PradeSound 2017: Linda Guilala + Algora

Este fin de semana se celebraba una nueva edición del PradeSound, un certamen de reciente (octubre del año pasado) creación; un festival que aúna música y gastronomía, que tiene lugar en el riojabajeño municipio de Pradejón, y que, junto a otras interesantes propuestas culturales, como el Fardelej Music & Vida Festival (Arnedo) o el MUWI Rioja Fest (Logroño), intenta compensar la escasez de propuestas musicales de este tipo que sufre la comunidad.

 

Linda Guilala

Fueron los encargados de romper el hielo (y había mucho hielo que romper; no sólo porque la temperatura no acompañara). Linda Guilala se subían al escenario para presentar Psiconáutica, su segundo larga duración, publicado en 2016. El directo de la banda es tal y como uno espera. Su sonido electrónico y un tanto sucio no da tregua, te envuelve y se acaban destapando como una más que interesante propuesta capaz de ganar adeptos con cada nuevo tema.

 

Algora

Tras Linda Guilala llegaban Algora, o lo que es lo mismo, el proyecto musical de Víctor Algora.
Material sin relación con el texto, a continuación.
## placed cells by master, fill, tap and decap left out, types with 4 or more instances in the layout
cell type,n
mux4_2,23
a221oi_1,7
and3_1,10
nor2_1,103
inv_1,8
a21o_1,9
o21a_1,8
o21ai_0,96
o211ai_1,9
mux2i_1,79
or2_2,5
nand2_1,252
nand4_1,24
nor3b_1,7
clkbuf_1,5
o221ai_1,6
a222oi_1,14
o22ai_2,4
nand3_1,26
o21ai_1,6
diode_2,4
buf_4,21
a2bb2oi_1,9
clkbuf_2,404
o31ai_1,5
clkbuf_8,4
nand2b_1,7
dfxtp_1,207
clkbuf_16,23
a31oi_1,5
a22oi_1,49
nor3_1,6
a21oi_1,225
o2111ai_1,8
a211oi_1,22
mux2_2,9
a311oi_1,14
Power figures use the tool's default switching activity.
### src/rtl/graf_pkg.sv
// Shared framebuffer geometry and types for the graphics plotting path.
package graf_pkg;

   localparam int unsigned SCREEN_W       = 640;
   localparam int unsigned SCREEN_H       = 480;
   localparam int unsigned WORDS_PER_LINE = 40;
   localparam int unsigned FB_WORDS       = 19200;
   localparam int unsigned CAM_NO_BLOB    = 1023;

   typedef enum logic [2:0] {
      ST_IDLE,
      ST_WAIT_GNT,
      ST_READ,
      ST_READ_WAIT,
      ST_WRITE,
      ST_WRITE_WAIT
   } plot_state_t;

   // One pixel update: framebuffer word, bit within the word, and clear/set.
   typedef struct packed {
      logic [17:0] address;
      logic [3:0]  bit_index;
      logic        erase;
   } plot_req_t;

endpackage

### src/rtl/cam_to_fb_addr.sv
// Camera coordinate filter and scaling into a framebuffer word address and bit index.
module cam_to_fb_addr #(
   parameter int unsigned CAM_W          = 1024,
   parameter int unsigned CAM_H          = 768,
   parameter int unsigned WORDS_PER_LINE = 40
) (
   input  logic [9:0]  x,
   input  logic [9:0]  y,
   output logic        valid,
   output logic [17:0] address,
   output logic [3:0]  bit_index
);

   logic [12:0] x_prod;
   logic [12:0] y_prod;
   logic [9:0]  sx;
   logic [9:0]  sy;

   always_comb begin
      // x*5 as x + 4x keeps the product inside 13 bits
      x_prod    = {3'b000, x} + {1'b0, x, 2'b00};
      y_prod    = {3'b000, y} + {1'b0, y, 2'b00};
      sx        = x_prod[12:3];
      sy        = y_prod[12:3];
      address   = 18'(18'(sy) * 18'(WORDS_PER_LINE)) + 18'(sx[9:4]);
      bit_index = sx[3:0];
      valid     = (32'(x) != CAM_W - 1) && (32'(y) < CAM_H);
   end

endmodule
El sonido de Algora es, en contraposición al que ofrecen Linda Guilala, tremendamente limpio. El concierto se iniciaba con Europa y el bosque enamorado, canción que el año pasado servía de adelanto de su muy reciente nuevo trabajo: Folclore del rascacielos, quizá su disco más accesible (dicho esto como todo un piropo). El setlist se centró, claro, en él (agradezco que en dicha lista hubiese hueco para mi tema preferido del mismo, la preciosa Los ojos de Pablo), pero también hubo tiempo para recuperar algunas de sus canciones más emblemáticas, como Terrorismo, Bruno, el oso (dedicada, a través de Raúl Querido, a todos los chicos con barba que nos encontrábamos entre el público) o La era punk, tema que servía para cerrar el show. A uno (y sí, hablo por mí) le invade la sensación de que (Víctor) Algora es uno de los talentos más desperdiciados por los promotores de este país (por lo menos de aquellos que se encargan de cerrar las contrataciones de los festivales de turno).

 

Se agradece que Pradejón apueste por ese tipo de actos. Ojalá su escasa repercusión (apuesto a que mucha gente ni siquiera se enteró de que se celebraba este fin de semana; mucho menos de sus actividades) no lo haga desaparecer prematuramente.